TASK ITEM
Copy out the entries below exactly as they stand, but only from the line containing "buffers and inverters | 26 | 9.65" through the line containing "-- cell type".
-=-=-
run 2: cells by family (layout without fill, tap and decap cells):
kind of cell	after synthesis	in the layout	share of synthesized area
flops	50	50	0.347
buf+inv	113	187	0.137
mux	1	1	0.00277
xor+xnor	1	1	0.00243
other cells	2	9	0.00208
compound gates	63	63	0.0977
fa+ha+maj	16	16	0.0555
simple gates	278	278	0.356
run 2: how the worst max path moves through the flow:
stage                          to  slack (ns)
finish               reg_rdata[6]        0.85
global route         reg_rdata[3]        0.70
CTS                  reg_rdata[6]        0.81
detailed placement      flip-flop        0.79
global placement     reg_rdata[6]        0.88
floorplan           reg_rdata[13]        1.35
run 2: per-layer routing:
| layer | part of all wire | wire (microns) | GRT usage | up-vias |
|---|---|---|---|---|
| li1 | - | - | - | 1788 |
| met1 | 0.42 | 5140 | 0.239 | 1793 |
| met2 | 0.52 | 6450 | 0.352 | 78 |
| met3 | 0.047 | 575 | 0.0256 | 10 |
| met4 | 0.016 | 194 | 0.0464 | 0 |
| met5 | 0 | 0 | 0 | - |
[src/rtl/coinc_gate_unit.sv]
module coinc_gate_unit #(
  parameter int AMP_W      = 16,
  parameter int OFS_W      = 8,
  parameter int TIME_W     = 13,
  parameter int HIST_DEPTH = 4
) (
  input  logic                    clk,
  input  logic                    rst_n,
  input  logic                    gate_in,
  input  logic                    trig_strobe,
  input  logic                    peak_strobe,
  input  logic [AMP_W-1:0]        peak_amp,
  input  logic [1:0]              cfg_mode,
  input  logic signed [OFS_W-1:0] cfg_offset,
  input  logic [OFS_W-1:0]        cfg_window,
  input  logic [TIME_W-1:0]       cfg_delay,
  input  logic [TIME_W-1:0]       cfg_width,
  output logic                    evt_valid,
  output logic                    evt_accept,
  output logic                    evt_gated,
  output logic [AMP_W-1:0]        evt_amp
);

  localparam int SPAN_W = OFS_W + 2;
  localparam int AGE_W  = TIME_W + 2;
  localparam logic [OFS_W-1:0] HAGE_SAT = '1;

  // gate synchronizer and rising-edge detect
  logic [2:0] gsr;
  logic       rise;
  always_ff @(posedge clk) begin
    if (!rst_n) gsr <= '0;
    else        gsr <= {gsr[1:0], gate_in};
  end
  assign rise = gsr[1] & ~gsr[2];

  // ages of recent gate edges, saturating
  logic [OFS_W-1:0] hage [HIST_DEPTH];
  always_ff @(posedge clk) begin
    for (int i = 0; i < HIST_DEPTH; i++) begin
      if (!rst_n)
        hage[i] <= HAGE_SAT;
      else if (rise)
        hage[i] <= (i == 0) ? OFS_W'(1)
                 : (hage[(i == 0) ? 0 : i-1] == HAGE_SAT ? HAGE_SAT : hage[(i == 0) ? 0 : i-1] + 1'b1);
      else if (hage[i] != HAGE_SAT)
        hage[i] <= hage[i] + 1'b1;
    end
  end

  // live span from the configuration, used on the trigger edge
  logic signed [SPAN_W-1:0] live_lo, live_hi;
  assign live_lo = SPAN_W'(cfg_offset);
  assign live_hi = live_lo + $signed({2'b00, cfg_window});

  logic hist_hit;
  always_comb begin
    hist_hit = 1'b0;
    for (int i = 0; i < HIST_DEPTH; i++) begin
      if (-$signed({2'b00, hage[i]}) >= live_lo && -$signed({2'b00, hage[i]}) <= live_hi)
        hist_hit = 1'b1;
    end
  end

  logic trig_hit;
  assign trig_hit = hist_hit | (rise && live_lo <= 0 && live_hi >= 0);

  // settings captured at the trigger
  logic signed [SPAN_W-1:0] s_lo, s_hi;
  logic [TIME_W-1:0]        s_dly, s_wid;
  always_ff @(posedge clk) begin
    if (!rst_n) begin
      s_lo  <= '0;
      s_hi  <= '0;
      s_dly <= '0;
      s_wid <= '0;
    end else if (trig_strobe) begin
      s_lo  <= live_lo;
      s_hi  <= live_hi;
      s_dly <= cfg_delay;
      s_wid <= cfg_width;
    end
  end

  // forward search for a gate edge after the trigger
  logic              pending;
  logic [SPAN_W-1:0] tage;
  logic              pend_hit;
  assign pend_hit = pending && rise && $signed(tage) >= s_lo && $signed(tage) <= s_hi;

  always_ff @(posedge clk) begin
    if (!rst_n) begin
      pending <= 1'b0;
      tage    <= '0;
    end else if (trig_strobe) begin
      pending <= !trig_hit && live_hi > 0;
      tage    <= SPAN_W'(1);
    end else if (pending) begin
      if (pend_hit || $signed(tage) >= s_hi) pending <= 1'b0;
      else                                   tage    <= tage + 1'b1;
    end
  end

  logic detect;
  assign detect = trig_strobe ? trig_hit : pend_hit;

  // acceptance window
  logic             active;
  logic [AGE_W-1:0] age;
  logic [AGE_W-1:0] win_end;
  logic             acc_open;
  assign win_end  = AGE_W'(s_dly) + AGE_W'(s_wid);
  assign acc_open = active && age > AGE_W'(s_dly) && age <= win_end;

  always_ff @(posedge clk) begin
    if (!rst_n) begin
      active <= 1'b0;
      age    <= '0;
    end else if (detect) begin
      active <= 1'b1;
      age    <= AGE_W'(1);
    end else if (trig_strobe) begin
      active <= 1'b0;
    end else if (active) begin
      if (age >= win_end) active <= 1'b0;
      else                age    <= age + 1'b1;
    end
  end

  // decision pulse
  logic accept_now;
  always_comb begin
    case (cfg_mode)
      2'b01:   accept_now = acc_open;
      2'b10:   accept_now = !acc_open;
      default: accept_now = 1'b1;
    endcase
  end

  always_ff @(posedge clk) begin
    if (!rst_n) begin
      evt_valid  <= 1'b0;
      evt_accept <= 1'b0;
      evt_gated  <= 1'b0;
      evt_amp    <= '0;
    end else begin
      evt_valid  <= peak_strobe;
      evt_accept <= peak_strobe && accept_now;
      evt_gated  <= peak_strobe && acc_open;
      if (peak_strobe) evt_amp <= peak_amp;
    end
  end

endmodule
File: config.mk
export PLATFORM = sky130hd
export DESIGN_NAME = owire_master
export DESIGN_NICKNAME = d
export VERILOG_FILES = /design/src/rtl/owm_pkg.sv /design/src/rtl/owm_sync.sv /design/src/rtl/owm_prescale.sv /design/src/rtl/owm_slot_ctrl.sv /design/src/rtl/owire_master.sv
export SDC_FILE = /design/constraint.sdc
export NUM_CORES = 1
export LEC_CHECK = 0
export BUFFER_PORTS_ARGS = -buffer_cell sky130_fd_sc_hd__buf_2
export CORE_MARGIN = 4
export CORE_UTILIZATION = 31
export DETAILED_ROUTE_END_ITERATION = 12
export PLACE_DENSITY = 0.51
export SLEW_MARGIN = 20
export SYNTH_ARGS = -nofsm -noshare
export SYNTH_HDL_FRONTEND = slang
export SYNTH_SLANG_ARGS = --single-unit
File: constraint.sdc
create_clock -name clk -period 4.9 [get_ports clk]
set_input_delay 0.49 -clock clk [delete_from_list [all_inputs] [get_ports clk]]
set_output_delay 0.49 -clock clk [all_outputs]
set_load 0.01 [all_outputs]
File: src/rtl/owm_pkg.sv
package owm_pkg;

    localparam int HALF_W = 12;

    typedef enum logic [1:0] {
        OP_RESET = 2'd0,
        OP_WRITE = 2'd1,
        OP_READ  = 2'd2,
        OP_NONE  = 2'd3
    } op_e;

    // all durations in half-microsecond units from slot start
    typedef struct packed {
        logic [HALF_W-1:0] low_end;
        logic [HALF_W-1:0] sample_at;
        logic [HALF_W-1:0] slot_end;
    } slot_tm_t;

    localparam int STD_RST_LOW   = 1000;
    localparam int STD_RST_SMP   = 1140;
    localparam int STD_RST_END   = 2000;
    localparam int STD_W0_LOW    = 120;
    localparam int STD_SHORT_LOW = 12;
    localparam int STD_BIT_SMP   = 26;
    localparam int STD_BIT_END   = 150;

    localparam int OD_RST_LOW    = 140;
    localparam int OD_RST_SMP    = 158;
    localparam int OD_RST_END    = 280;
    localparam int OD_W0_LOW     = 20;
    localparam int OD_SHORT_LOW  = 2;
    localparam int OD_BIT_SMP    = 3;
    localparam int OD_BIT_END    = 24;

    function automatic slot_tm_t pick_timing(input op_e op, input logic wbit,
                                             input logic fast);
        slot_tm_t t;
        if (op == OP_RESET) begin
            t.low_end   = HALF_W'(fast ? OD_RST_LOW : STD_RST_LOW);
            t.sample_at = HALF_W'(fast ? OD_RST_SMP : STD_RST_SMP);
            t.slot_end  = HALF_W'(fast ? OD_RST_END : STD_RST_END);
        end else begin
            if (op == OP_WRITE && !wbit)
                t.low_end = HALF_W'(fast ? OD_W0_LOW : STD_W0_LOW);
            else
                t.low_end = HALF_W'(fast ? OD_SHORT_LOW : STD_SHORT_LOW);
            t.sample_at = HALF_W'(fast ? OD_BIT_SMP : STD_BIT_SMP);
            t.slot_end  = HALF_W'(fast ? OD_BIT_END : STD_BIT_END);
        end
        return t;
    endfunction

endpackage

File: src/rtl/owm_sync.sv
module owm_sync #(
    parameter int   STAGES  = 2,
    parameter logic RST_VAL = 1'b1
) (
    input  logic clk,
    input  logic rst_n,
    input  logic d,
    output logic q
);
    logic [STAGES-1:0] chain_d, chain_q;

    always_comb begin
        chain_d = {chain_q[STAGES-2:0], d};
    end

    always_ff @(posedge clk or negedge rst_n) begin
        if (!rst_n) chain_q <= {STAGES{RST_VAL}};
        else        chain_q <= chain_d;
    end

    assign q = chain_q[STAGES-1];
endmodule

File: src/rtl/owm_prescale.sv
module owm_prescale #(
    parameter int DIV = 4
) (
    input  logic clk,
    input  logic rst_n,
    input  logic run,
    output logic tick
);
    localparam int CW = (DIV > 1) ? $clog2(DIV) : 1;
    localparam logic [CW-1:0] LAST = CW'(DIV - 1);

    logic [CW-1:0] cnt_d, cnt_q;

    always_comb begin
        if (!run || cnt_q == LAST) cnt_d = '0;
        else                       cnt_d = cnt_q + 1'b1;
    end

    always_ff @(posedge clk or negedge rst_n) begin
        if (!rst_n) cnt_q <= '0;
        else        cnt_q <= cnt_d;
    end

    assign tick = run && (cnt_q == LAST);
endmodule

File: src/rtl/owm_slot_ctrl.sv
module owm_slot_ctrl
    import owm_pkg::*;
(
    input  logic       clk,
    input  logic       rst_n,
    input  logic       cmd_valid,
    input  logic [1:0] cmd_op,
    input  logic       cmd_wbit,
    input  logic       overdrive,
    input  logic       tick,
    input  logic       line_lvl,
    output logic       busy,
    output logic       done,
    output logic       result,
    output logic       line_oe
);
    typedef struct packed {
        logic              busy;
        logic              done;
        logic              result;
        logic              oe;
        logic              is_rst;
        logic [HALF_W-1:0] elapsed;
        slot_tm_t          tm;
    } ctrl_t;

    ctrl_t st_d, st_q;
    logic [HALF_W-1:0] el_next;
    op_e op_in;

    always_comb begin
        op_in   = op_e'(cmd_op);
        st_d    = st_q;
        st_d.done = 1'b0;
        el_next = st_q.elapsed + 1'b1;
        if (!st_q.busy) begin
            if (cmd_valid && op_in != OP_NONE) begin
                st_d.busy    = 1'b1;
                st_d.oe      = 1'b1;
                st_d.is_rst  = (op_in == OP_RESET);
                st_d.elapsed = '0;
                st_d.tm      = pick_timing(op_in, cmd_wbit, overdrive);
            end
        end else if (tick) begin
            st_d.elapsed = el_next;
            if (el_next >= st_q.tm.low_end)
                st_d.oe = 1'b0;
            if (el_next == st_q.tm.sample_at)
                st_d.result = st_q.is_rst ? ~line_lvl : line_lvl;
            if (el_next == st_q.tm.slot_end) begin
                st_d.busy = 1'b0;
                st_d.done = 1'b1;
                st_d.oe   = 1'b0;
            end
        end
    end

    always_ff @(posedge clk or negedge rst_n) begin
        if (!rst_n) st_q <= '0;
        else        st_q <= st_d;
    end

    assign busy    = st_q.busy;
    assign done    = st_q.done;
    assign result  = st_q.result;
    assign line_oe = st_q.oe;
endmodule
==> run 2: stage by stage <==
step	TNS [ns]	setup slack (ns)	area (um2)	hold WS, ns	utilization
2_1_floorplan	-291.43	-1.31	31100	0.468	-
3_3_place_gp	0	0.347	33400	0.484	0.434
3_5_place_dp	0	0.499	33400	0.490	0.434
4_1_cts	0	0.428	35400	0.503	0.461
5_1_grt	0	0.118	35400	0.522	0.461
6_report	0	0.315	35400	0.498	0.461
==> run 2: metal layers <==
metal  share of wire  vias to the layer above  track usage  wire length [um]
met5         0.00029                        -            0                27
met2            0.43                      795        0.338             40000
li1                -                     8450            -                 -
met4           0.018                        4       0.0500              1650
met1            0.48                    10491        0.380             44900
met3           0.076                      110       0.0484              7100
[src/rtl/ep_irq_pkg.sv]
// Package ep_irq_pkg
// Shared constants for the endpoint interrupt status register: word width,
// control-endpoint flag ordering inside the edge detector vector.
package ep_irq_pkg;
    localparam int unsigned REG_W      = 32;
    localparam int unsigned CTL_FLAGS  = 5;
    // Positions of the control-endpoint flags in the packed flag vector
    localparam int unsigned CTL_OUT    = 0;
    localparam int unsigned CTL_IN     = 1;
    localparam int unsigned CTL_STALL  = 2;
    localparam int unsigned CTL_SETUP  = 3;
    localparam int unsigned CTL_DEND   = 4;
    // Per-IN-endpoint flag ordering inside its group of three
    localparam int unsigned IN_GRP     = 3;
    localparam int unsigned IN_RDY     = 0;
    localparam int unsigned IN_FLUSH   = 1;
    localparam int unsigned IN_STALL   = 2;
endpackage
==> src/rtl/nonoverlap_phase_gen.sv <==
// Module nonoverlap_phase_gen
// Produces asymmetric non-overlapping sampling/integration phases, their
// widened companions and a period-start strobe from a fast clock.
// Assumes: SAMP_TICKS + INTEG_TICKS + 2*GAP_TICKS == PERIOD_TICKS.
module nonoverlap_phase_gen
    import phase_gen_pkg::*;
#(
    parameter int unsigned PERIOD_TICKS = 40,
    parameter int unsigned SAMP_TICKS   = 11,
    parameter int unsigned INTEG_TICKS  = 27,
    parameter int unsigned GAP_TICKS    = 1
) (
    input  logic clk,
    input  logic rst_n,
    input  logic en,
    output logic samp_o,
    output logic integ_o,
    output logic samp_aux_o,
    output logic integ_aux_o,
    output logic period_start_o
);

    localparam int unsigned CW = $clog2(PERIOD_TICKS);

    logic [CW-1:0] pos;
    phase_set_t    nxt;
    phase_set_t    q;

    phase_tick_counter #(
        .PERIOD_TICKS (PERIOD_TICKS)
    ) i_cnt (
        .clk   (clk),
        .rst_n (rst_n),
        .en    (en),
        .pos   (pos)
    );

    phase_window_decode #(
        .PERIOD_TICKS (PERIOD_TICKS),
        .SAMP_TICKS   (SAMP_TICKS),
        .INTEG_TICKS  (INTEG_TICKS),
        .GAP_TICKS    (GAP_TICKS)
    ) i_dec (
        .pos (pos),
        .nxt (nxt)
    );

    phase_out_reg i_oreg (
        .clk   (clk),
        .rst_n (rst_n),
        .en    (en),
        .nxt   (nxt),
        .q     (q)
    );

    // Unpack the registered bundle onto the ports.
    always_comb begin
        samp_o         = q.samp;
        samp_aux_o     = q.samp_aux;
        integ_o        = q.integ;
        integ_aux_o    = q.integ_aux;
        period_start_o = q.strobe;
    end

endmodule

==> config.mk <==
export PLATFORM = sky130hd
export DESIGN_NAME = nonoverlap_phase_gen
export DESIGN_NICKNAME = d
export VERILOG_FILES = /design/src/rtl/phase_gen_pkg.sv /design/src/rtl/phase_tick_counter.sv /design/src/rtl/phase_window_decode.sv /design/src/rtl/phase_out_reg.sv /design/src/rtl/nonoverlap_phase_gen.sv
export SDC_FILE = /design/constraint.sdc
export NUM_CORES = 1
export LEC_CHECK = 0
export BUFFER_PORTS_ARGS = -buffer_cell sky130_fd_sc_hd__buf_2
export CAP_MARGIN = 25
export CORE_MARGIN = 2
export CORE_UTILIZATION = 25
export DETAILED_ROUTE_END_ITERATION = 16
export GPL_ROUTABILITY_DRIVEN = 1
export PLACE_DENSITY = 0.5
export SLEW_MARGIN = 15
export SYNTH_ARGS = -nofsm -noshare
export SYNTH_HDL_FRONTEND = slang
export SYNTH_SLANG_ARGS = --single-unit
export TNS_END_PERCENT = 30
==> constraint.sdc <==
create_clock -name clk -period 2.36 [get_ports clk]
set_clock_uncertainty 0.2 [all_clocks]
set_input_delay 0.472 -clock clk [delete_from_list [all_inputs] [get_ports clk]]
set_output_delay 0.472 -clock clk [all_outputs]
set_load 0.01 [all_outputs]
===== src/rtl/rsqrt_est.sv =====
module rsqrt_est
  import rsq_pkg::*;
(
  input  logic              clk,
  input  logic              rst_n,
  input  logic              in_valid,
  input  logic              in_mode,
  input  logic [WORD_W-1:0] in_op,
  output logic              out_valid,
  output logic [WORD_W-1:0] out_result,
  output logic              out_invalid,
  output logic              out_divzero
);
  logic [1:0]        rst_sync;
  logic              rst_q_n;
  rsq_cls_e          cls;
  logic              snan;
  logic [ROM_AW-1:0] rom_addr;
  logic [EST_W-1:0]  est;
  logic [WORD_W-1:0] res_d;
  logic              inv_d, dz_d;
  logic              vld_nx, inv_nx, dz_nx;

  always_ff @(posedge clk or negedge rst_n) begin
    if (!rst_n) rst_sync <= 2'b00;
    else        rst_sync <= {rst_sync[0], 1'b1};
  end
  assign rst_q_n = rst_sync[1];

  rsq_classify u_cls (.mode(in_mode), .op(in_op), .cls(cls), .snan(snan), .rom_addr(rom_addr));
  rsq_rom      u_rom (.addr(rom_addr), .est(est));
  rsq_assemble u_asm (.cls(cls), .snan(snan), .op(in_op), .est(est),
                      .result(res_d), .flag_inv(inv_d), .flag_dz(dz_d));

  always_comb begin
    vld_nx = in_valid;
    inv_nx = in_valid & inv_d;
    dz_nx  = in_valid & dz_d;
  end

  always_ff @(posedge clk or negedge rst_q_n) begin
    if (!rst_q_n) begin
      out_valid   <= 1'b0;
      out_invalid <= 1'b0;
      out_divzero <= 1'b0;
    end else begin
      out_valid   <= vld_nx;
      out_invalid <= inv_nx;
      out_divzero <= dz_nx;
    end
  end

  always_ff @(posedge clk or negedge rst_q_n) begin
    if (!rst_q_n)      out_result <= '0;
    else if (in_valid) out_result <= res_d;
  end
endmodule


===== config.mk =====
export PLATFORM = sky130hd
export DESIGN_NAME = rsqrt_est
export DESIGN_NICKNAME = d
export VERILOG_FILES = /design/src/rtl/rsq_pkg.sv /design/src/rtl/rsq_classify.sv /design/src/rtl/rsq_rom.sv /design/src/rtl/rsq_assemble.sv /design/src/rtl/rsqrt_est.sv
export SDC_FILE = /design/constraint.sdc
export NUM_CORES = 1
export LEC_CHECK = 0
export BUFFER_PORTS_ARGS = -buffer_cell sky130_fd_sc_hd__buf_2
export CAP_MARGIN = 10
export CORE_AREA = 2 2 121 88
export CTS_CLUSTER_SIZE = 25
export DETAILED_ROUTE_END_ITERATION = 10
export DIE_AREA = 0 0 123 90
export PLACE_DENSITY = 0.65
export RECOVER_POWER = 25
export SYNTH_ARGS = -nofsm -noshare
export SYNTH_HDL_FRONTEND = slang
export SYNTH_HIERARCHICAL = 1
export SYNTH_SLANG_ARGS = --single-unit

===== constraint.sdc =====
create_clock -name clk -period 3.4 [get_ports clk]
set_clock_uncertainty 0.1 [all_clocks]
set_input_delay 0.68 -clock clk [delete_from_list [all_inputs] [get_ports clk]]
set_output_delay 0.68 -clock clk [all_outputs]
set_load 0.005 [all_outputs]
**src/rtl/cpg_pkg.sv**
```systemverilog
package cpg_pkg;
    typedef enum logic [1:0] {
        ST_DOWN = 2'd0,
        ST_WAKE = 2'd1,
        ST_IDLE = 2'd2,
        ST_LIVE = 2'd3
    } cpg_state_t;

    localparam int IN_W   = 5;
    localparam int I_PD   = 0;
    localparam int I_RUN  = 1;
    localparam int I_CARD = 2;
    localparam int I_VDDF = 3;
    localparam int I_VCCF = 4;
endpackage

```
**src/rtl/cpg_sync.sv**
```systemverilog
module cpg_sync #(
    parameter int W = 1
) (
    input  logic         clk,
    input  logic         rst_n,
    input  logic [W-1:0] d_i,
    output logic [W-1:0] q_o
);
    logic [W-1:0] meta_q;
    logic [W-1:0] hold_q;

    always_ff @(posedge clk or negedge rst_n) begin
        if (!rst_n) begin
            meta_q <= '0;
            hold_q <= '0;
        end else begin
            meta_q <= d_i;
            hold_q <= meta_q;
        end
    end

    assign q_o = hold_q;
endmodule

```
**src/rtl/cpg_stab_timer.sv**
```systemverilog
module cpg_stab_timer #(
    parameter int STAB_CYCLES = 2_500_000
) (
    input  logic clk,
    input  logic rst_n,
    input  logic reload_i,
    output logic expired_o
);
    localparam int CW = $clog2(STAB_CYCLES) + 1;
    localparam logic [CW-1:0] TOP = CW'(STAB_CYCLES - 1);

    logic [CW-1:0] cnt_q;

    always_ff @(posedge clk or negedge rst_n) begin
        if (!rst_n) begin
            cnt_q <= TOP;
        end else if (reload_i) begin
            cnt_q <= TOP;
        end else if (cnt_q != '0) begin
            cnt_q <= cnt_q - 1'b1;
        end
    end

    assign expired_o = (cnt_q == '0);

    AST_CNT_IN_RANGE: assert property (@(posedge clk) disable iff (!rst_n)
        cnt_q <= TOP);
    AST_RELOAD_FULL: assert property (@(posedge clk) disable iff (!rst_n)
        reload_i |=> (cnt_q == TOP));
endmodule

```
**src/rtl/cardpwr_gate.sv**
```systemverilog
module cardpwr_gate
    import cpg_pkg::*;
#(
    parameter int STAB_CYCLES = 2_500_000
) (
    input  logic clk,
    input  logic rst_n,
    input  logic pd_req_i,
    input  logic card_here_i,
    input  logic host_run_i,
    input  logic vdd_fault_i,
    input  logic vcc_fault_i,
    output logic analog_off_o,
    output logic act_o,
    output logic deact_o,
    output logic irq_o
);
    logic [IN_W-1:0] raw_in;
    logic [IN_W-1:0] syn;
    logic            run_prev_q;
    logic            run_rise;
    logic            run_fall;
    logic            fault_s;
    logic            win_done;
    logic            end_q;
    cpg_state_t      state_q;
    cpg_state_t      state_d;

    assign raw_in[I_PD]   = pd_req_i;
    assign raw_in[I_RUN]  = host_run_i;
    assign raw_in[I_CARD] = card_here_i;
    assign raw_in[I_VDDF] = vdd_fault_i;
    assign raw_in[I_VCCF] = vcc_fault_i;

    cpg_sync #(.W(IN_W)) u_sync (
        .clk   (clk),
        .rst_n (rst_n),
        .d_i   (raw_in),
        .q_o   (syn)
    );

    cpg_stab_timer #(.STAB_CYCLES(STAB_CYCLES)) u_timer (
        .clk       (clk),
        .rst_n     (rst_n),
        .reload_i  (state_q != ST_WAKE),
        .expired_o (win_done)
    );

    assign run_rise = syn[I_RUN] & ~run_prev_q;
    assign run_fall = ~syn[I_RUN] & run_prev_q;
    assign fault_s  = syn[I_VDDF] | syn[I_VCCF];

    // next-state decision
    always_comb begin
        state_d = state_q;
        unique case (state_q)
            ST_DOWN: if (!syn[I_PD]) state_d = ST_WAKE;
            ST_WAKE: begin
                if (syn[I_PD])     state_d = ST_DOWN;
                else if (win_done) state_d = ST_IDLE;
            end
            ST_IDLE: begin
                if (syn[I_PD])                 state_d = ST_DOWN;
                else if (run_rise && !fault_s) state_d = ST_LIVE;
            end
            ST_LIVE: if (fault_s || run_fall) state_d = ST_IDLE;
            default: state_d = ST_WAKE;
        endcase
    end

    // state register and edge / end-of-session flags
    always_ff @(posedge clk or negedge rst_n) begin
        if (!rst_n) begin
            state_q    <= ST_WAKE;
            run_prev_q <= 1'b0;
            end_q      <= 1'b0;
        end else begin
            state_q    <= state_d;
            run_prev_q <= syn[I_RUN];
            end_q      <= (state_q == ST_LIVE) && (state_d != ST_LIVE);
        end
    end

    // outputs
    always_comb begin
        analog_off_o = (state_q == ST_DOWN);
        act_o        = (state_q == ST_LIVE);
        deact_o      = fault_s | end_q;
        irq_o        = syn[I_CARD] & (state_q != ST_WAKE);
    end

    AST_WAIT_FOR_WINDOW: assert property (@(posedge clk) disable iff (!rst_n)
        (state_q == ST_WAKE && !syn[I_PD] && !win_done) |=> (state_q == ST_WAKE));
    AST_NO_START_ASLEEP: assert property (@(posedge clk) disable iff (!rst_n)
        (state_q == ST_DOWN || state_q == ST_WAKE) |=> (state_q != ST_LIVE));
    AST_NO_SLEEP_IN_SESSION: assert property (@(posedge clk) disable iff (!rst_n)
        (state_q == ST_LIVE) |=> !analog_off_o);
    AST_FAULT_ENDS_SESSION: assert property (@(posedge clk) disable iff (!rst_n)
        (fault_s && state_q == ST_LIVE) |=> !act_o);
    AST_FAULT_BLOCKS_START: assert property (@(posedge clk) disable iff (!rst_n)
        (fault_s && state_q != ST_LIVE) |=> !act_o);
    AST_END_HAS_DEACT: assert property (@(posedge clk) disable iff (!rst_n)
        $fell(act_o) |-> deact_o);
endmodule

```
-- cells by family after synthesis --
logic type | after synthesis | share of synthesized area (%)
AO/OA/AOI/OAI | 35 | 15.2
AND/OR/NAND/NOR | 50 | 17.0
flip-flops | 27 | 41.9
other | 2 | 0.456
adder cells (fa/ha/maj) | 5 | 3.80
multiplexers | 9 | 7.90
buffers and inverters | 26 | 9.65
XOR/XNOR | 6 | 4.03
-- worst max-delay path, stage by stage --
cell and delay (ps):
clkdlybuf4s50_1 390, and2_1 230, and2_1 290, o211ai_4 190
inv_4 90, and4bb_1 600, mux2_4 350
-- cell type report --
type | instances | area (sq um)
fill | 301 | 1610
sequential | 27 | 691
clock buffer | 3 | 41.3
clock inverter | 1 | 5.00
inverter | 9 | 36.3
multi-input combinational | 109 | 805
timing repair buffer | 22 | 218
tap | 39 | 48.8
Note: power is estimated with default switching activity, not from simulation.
-=-=-
RESULT
buffers and inverters | 26 | 9.65
XOR/XNOR | 6 | 4.03
-- worst max-delay path, stage by stage --
cell and delay (ps):
clkdlybuf4s50_1 390, and2_1 230, and2_1 290, o211ai_4 190
inv_4 90, and4bb_1 600, mux2_4 350
-- cell type report --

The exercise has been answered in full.